> [Exercise]: Could you filter the records below down to the lines that include the word "slack"?

> [Material to process]:
————

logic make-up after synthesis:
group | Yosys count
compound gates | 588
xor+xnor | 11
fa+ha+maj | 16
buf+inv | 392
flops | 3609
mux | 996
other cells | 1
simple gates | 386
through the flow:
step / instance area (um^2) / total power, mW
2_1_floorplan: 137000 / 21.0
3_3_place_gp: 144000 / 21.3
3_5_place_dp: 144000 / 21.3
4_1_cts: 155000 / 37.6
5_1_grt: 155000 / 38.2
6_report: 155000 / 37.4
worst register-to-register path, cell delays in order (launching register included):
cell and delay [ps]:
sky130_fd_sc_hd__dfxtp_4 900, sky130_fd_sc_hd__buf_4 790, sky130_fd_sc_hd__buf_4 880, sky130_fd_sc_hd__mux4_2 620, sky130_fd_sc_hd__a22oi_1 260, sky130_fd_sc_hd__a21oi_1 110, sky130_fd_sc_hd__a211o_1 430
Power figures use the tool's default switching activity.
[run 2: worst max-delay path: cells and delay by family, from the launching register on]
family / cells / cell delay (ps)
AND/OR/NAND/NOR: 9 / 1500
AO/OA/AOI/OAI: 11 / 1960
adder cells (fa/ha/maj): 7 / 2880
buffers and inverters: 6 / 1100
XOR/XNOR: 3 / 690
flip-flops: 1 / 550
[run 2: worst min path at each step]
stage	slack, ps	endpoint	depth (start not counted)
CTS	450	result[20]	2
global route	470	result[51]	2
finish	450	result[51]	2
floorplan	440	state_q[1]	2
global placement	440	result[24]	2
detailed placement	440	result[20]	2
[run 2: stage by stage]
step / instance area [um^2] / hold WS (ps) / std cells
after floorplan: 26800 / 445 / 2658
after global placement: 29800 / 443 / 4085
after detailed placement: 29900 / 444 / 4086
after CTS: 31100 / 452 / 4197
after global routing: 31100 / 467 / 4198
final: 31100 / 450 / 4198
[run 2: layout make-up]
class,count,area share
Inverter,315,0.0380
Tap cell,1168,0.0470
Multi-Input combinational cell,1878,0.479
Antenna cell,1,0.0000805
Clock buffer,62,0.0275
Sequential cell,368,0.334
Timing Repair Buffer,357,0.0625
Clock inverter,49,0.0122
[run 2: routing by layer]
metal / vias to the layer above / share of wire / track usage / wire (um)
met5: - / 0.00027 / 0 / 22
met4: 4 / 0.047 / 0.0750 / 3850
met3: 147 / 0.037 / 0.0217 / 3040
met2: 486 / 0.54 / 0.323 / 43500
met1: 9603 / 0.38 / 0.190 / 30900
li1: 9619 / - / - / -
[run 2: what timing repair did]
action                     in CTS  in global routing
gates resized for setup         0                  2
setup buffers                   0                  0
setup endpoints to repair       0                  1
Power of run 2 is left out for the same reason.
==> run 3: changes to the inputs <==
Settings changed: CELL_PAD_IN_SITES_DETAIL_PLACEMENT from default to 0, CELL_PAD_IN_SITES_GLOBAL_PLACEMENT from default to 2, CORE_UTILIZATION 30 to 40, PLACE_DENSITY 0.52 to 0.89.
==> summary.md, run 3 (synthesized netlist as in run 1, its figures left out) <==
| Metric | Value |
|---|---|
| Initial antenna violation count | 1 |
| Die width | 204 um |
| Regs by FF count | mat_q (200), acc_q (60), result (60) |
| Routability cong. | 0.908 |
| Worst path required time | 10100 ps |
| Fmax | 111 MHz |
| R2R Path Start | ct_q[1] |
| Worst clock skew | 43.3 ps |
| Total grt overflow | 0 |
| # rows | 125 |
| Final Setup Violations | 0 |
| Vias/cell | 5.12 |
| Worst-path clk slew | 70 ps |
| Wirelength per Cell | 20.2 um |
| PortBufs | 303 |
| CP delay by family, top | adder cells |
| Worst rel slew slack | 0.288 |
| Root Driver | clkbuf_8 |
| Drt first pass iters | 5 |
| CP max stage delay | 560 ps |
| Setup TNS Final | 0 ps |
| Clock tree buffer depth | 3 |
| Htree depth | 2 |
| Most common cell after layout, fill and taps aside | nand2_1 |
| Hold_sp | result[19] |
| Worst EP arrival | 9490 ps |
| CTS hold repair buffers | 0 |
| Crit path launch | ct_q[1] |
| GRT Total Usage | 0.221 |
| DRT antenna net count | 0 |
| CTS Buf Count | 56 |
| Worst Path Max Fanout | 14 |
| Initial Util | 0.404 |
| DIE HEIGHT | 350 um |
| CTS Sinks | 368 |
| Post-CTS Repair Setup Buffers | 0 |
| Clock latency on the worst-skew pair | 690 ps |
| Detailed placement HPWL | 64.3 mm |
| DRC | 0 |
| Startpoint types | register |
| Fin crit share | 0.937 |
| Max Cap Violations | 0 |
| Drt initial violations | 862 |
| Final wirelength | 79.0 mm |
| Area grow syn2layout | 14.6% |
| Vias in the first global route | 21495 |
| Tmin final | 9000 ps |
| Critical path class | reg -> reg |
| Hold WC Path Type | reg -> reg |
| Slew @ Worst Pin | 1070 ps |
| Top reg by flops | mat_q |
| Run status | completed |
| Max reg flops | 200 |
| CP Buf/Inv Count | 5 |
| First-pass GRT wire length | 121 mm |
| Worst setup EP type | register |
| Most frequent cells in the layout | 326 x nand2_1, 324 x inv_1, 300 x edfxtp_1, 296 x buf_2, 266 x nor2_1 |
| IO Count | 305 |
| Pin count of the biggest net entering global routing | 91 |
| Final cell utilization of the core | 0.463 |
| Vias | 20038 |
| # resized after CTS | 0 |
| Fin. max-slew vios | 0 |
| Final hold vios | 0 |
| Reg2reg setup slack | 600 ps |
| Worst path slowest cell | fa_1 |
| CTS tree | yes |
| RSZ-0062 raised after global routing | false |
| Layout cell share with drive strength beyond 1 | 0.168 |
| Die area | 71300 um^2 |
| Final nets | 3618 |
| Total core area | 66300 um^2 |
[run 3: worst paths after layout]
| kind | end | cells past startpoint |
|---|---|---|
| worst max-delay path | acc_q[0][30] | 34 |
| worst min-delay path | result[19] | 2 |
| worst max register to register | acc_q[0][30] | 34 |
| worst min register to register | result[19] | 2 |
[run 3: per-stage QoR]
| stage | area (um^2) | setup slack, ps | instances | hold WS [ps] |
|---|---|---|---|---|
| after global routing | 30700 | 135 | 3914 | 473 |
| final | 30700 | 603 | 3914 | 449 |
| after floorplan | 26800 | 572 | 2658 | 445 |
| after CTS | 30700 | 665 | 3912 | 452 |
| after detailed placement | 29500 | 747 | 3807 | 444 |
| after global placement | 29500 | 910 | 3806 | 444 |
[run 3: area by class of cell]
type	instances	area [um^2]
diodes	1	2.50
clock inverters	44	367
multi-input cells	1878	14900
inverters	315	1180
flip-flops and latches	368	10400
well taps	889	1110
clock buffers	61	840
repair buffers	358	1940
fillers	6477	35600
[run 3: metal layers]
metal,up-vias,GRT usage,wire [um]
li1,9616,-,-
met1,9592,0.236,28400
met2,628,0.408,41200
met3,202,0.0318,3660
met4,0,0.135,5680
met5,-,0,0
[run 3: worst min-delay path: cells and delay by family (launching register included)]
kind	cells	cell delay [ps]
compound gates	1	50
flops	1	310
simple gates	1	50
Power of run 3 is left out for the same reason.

————

> [Exercise answer]:
stage	slack, ps	endpoint	depth (start not counted)
| Worst rel slew slack | 0.288 |
| Reg2reg setup slack | 600 ps |
| stage | area (um^2) | setup slack, ps | instances | hold WS [ps] |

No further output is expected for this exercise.